Salinity stress and hydrogen peroxide regulation of antioxidant defense system in Ulva fasciata

The regulation of antioxidant defense system in macroalgae exposed to salinity stress was examined in Ulva fasciata Delile. As compared to the 30 parts per thousand control, a long-term (4 days) exposure to hyposaline (5, 15 parts per thousand) and hypersaline (60, 90, 120, 150 parts per thousand) conditions inhibited growth rate and TTC reduction ability. A decrease in maximum quantum efficiency (F-v/F-m ratio) and the maintenance of superoxide dismutase activity under salinity stress indicate the potential generation of reactive oxygen species in chloroplasts. An exposure to 15, 60, and 90 parts per thousand decreased seawater H2O2 contents but increased thallus H2O2 contents that are positively correlated with TBARS and peroxide contents.
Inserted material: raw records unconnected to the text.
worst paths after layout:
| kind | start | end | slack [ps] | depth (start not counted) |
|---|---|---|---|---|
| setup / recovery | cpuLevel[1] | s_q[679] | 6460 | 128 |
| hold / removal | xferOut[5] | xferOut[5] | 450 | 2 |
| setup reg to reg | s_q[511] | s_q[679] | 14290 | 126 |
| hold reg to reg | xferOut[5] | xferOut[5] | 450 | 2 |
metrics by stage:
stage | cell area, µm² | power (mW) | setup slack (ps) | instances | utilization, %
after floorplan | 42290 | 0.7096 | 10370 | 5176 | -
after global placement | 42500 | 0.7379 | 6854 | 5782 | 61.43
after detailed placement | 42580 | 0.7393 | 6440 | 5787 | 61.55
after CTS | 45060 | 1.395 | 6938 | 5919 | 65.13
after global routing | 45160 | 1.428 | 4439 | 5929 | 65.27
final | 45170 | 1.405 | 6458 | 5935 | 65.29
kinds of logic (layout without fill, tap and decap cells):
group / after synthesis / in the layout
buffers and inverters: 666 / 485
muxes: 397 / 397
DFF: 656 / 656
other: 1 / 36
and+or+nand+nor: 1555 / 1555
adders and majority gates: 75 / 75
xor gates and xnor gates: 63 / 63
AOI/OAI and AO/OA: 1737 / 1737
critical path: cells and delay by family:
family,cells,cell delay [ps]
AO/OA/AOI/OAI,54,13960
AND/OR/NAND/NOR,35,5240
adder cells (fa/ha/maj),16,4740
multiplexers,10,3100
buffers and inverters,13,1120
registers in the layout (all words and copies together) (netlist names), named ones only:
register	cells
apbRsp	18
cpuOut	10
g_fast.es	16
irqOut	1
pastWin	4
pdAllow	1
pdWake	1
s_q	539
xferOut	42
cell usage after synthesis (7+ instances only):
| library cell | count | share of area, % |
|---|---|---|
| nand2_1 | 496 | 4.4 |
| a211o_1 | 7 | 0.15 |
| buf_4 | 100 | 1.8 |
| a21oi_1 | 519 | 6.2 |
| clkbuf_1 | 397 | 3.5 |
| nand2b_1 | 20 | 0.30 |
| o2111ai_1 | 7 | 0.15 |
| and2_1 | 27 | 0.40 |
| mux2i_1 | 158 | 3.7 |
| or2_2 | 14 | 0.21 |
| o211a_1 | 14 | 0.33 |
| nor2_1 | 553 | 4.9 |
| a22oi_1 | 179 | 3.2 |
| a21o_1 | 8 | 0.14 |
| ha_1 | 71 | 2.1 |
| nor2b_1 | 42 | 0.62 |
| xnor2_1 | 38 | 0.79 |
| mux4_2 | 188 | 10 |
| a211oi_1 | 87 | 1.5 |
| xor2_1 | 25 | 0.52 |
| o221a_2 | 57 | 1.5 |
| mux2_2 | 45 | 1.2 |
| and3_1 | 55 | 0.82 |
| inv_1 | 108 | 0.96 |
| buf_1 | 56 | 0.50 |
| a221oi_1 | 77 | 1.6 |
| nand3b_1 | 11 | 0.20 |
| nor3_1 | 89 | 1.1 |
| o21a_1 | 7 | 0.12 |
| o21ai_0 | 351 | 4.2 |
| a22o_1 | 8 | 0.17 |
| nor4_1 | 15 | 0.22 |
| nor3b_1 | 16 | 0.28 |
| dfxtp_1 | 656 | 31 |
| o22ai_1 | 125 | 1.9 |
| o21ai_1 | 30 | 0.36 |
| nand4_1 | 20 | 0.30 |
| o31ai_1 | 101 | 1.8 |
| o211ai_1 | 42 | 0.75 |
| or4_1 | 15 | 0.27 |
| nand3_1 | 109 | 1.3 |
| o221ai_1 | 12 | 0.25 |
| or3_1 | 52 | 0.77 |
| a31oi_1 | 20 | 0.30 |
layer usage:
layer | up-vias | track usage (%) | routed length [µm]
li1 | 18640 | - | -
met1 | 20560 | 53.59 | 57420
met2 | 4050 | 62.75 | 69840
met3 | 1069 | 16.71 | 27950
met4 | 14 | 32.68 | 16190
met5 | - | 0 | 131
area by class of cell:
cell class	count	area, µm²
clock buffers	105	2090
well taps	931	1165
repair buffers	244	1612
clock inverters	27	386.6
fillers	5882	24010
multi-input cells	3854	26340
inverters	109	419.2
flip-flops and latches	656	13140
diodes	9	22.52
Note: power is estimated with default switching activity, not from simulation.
===== src/design/tmwm_pkg.sv =====
// constants and types for the 8-bit waveform timer
package tmwm_pkg;
  // ----------------------------------------
  // counter extremes and unit step
  // ----------------------------------------
  localparam logic [7:0] TMWM_BOTTOM = 8'h00;
  localparam logic [7:0] TMWM_MAX = 8'hFF;
  localparam logic [7:0] TMWM_ONE = 8'h01;
  // ----------------------------------------
  // wave mode encodings
  // ----------------------------------------
  localparam logic [2:0] TMWM_MODE_NORMAL = 3'h0;
  localparam logic [2:0] TMWM_MODE_PC_FF = 3'h1;
  localparam logic [2:0] TMWM_MODE_CTC = 3'h2;
  localparam logic [2:0] TMWM_MODE_FAST_FF = 3'h3;
  localparam logic [2:0] TMWM_MODE_PC_A = 3'h5;
  localparam logic [2:0] TMWM_MODE_FAST_A = 3'h7;
  localparam int TMWM_MODE_BIT2 = 2;
  // ----------------------------------------
  // output action encodings
  // ----------------------------------------
  localparam logic [1:0] TMWM_ACT_OFF = 2'h0;
  localparam logic [1:0] TMWM_ACT_TOGGLE = 2'h1;
  localparam logic [1:0] TMWM_ACT_CLEAR = 2'h2;
  localparam logic [1:0] TMWM_ACT_SET = 2'h3;
  typedef enum logic [1:0] {TMWM_KIND_NONPWM, TMWM_KIND_FAST, TMWM_KIND_PC} tmwm_kind_t;
endpackage


===== src/design/tmwm_timer.sv =====
// 8-bit timer with clear-on-match, fast pwm and phase correct pwm waveforms
`timescale 1ns/1ps
module tmwm_timer
  import tmwm_pkg::*;
(
  input wire logic clk_sys,
  input wire logic rst,
  input wire logic timer_tick,
  input wire logic [2:0] wave_mode_sel,
  input wire logic [1:0] output_action_a,
  input wire logic [1:0] output_action_b,
  input wire logic [7:0] compare_a_wdata,
  input wire logic compare_a_we,
  input wire logic [7:0] compare_b_wdata,
  input wire logic compare_b_we,
  input wire logic [7:0] count_wdata,
  input wire logic count_we,
  input wire logic compare_a_flag_clr,
  input wire logic compare_b_flag_clr,
  input wire logic overflow_flag_clr,
  output logic [7:0] count_value,
  output logic [7:0] compare_a_value,
  output logic [7:0] compare_b_value,
  output logic compare_a_flag,
  output logic compare_b_flag,
  output logic overflow_flag,
  output logic wave_out_a,
  output logic wave_out_b,
  output logic wave_out_a_en,
  output logic wave_out_b_en
);
  // ----------------------------------------
  // mode decode
  // ----------------------------------------
  function automatic tmwm_kind_t tmwm_kind(input logic [2:0] m);
    tmwm_kind_t k;
    k = TMWM_KIND_NONPWM;
    if (m == TMWM_MODE_FAST_FF || m == TMWM_MODE_FAST_A) begin
      k = TMWM_KIND_FAST;
    end else if (m == TMWM_MODE_PC_FF || m == TMWM_MODE_PC_A) begin
      k = TMWM_KIND_PC;
    end
    return k;
  endfunction

  tmwm_kind_t kind;
  logic clear_on_match_mode;
  logic top_is_a;
  logic [7:0] top_value;
  logic count_down;
  logic [7:0] buf_a;
  logic [7:0] buf_b;
  logic block_match;
  logic at_top;
  logic at_bottom;
  logic match_a;
  logic match_b;
  logic [7:0] next_count;
  logic next_down;

  assign kind = tmwm_kind(wave_mode_sel);
  assign clear_on_match_mode = (wave_mode_sel == TMWM_MODE_CTC);
  assign top_is_a = wave_mode_sel[TMWM_MODE_BIT2] || clear_on_match_mode;
  assign top_value = top_is_a ? compare_a_value : TMWM_MAX;
  assign at_top = (count_value == top_value);
  assign at_bottom = (count_value == TMWM_BOTTOM);
  // a counter write masks comparison for one tick
  assign match_a = (count_value == compare_a_value) && !block_match;
  assign match_b = (count_value == compare_b_value) && !block_match;
  // pins are driven only while the action is off; direction itself is software's job
  assign wave_out_a_en = !(output_action_a != TMWM_ACT_OFF);
  assign wave_out_b_en = !(output_action_b != TMWM_ACT_OFF);

  // ----------------------------------------
  // compare buffers
  // ----------------------------------------
  always_ff @(posedge clk_sys or posedge rst) begin
    if (rst) begin
      buf_a <= TMWM_BOTTOM;
      buf_b <= TMWM_BOTTOM;
      compare_a_value <= TMWM_BOTTOM;
      compare_b_value <= TMWM_BOTTOM;
    end else begin
      if (compare_a_we) begin
        buf_a <= compare_a_wdata;
      end
      if (compare_b_we) begin
        buf_b <= compare_b_wdata;
      end
      if (kind == TMWM_KIND_NONPWM) begin
        // no double buffer: direct write lets a lower value miss the match
        if (compare_a_we) begin
          compare_a_value <= compare_a_wdata;
        end
        if (compare_b_we) begin
          compare_b_value <= compare_b_wdata;
        end
      end else if (timer_tick && at_top && (kind == TMWM_KIND_FAST || !count_down)) begin
        compare_a_value <= buf_a;
        compare_b_value <= buf_b;
      end
    end
  end

  // ----------------------------------------
  // counter
  // ----------------------------------------
  always_comb begin
    next_count = count_value;
    next_down = count_down;
    case (kind)
      TMWM_KIND_FAST: begin
        next_down = 1'b0;
        next_count = at_top ? TMWM_BOTTOM : count_value + TMWM_ONE;
      end
      TMWM_KIND_PC: begin
        if (at_top) begin
          next_down = 1'b1;
        end else if (at_bottom) begin
          next_down = 1'b0;
        end
        if (at_top) begin
          next_count = count_value - TMWM_ONE;
        end else if (at_bottom) begin
          next_count = count_value + TMWM_ONE;
        end else begin
          next_count = count_down ? count_value - TMWM_ONE : count_value + TMWM_ONE;
        end
      end
      default: begin
        next_down = 1'b0;
        if (clear_on_match_mode && match_a) begin
          next_count = TMWM_BOTTOM;
        end else begin
          next_count = count_value + TMWM_ONE;
        end
      end
    endcase
  end

  always_ff @(posedge clk_sys or posedge rst) begin
    if (rst) begin
      count_value <= TMWM_BOTTOM;
      count_down <= 1'b0;
    end else if (count_we) begin
      count_value <= count_wdata;
    end else if (timer_tick) begin
      count_value <= next_count;
      count_down <= next_down;
    end
  end

  always_ff @(posedge clk_sys or posedge rst) begin
    if (rst) begin
      block_match <= 1'b0;
    end else if (count_we) begin
      block_match <= 1'b1;
    end else if (timer_tick) begin
      block_match <= 1'b0;
    end
  end

  // ----------------------------------------
  // flags: set wins over clear
  // ----------------------------------------
  logic set_a;
  logic set_b;
  logic set_ov;
  assign set_a = timer_tick && match_a;
  assign set_b = timer_tick && match_b;
  always_comb begin
    case (kind)
      TMWM_KIND_FAST: set_ov = timer_tick && at_top;
      TMWM_KIND_PC: set_ov = timer_tick && at_bottom && count_down;
      // a match at max also passes max to zero, so it must not hide the overflow
      default: set_ov = timer_tick && (count_value == TMWM_MAX);
    endcase
  end

  always_ff @(posedge clk_sys or posedge rst) begin
    if (rst) begin
      compare_a_flag <= 1'b0;
      compare_b_flag <= 1'b0;
      overflow_flag <= 1'b0;
    end else begin
      compare_a_flag <= set_a || (compare_a_flag && !compare_a_flag_clr);
      compare_b_flag <= set_b || (compare_b_flag && !compare_b_flag_clr);
      overflow_flag <= set_ov || (overflow_flag && !overflow_flag_clr);
    end
  end

  // ----------------------------------------
  // waveform outputs
  // ----------------------------------------
  // one function serves both channels; only A may toggle in pwm
  function automatic logic tmwm_wave(input logic cur, input logic [1:0] act, input logic m, input logic is_a,
                                     input logic [7:0] cmp);
    logic v;
    v = cur;
    case (kind)
      TMWM_KIND_FAST: begin
        if (act == TMWM_ACT_TOGGLE) begin
          if (is_a && wave_mode_sel[TMWM_MODE_BIT2] && m) begin
            v = !cur;
          end
        end else if (act[1]) begin
          // match at top is ignored; bottom action then wins, giving the constant level
          if (at_top) begin
            v = !act[0];
          end else if (m) begin
            v = act[0];
          end
        end
      end
      TMWM_KIND_PC: begin
        if (act == TMWM_ACT_TOGGLE) begin
          if (is_a && wave_mode_sel[TMWM_MODE_BIT2] && m) begin
            v = !cur;
          end
        end else if (act[1]) begin
          if (at_top && cmp == top_value) begin
            v = act[0] ^ 1'b1;
          end else if (at_bottom) begin
            // down-count level forced at bottom (up-count result if compare is bottom) keeps the pulse symmetric
            v = (cmp == TMWM_BOTTOM) ? act[0] : !act[0];
          end else if (m) begin
            v = count_down ? !act[0] : act[0];
          end
        end
      end
      default: begin
        if (m) begin
          case (act)
            TMWM_ACT_TOGGLE: v = !cur;
            TMWM_ACT_CLEAR: v = 1'b0;
            TMWM_ACT_SET: v = 1'b1;
            default: v = cur;
          endcase
        end
      end
    endcase
    return v;
  endfunction

  always_ff @(posedge clk_sys or posedge rst) begin
    if (rst) begin
      wave_out_a <= 1'b0;
    end else if (timer_tick) begin
      wave_out_a <= tmwm_wave(wave_out_a, output_action_a, match_a, 1'b1, compare_a_value);
    end
  end

  always_ff @(posedge clk_sys or posedge rst) begin
    if (rst) begin
      wave_out_b <= 1'b0;
    end else if (timer_tick) begin
      wave_out_b <= tmwm_wave(wave_out_b, output_action_b, match_b, 1'b0, compare_b_value);
    end
  end

  // ----------------------------------------
  // assertions
  // ----------------------------------------
  property p_ctc_clear;
    @(posedge clk_sys) disable iff (rst)
    (timer_tick && clear_on_match_mode && match_a && !count_we) |=> (count_value == TMWM_BOTTOM);
  endproperty
  a_ctc_clear: assert property (p_ctc_clear) else $error("ctc counter not cleared");

  property p_flag_a;
    @(posedge clk_sys) disable iff (rst)
    (timer_tick && match_a) |=> compare_a_flag;
  endproperty
  a_flag_a: assert property (p_flag_a) else $error("compare a flag missing");

  property p_block;
    @(posedge clk_sys) disable iff (rst)
    (block_match && timer_tick && !compare_a_flag) |=> !compare_a_flag;
  endproperty
  a_block: assert property (p_block) else $error("match not blocked after write");

  property p_hold;
    @(posedge clk_sys) disable iff (rst)
    (!timer_tick && !count_we) |=> $stable(count_value);
  endproperty
  a_hold: assert property (p_hold) else $error("counter moved without tick");

  property p_fast_wrap;
    @(posedge clk_sys) disable iff (rst)
    (kind == TMWM_KIND_FAST && timer_tick && at_top && !count_we) |=> (count_value == TMWM_BOTTOM) && overflow_flag;
  endproperty
  a_fast_wrap: assert property (p_fast_wrap) else $error("fast pwm wrap wrong");

  property p_pc_turn;
    @(posedge clk_sys) disable iff (rst)
    (kind == TMWM_KIND_PC && timer_tick && at_top && !at_bottom && !count_we) |=> count_down;
  endproperty
  a_pc_turn: assert property (p_pc_turn) else $error("phase correct no reversal");

  property p_pc_ov;
    @(posedge clk_sys) disable iff (rst)
    (kind == TMWM_KIND_PC && timer_tick && at_bottom && count_down) |=> overflow_flag;
  endproperty
  a_pc_ov: assert property (p_pc_ov) else $error("phase correct overflow missing");

  property p_ctc_toggle;
    @(posedge clk_sys) disable iff (rst)
    (clear_on_match_mode && timer_tick && match_a && output_action_a == TMWM_ACT_TOGGLE) |=> (wave_out_a != $past(wave_out_a));
  endproperty
  a_ctc_toggle: assert property (p_ctc_toggle) else $error("ctc toggle missing");

  property p_b_no_toggle;
    @(posedge clk_sys) disable iff (rst)
    (kind != TMWM_KIND_NONPWM && output_action_b == TMWM_ACT_TOGGLE && timer_tick) |=> $stable(wave_out_b);
  endproperty
  a_b_no_toggle: assert property (p_b_no_toggle) else $error("channel b toggled in pwm");

  c_ctc: cover property (@(posedge clk_sys) disable iff (rst) clear_on_match_mode && set_a);
  c_fast: cover property (@(posedge clk_sys) disable iff (rst) kind == TMWM_KIND_FAST && set_ov);
  c_pc: cover property (@(posedge clk_sys) disable iff (rst) kind == TMWM_KIND_PC && set_ov);
endmodule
Alleviation of oxidative damage and H2O2 accumulation at 15 and 90 parts per thousand by a H2O2 scavenger, dimethylthiourea, suggests that oxidative damage occurring under moderate hyposaline and hypersaline conditions is ascribed to accumulated H2O2. Increased glutathione reductase activity and glutathione content and decreased ascorbate content are responsible for accumulated H2O2 at 15, 60, and 90 parts per thousand, while ascorbate peroxidase activity increased only at salinity >= 90 parts per thousand. Catalase and peroxidase activities also increased at 60 and 90 parts per thousand for H2O2 removal, but only catalase showed activity increase at 15 parts per thousand. For the regeneration of ascorbate, the activities of both dehydroascorbate reductase and monodehydroascorbate reductase were increased at 5 and 15 parts per thousand while only monodehydroascorbate reductase activity increased at 60 and 90 parts per thousand. It is hypothesized that the availability of antioxidants and the activities of antioxidant enzymes are increased in U. fasciata to cope with the oxidative stress occurring in hyposaline and hypersaline conditions.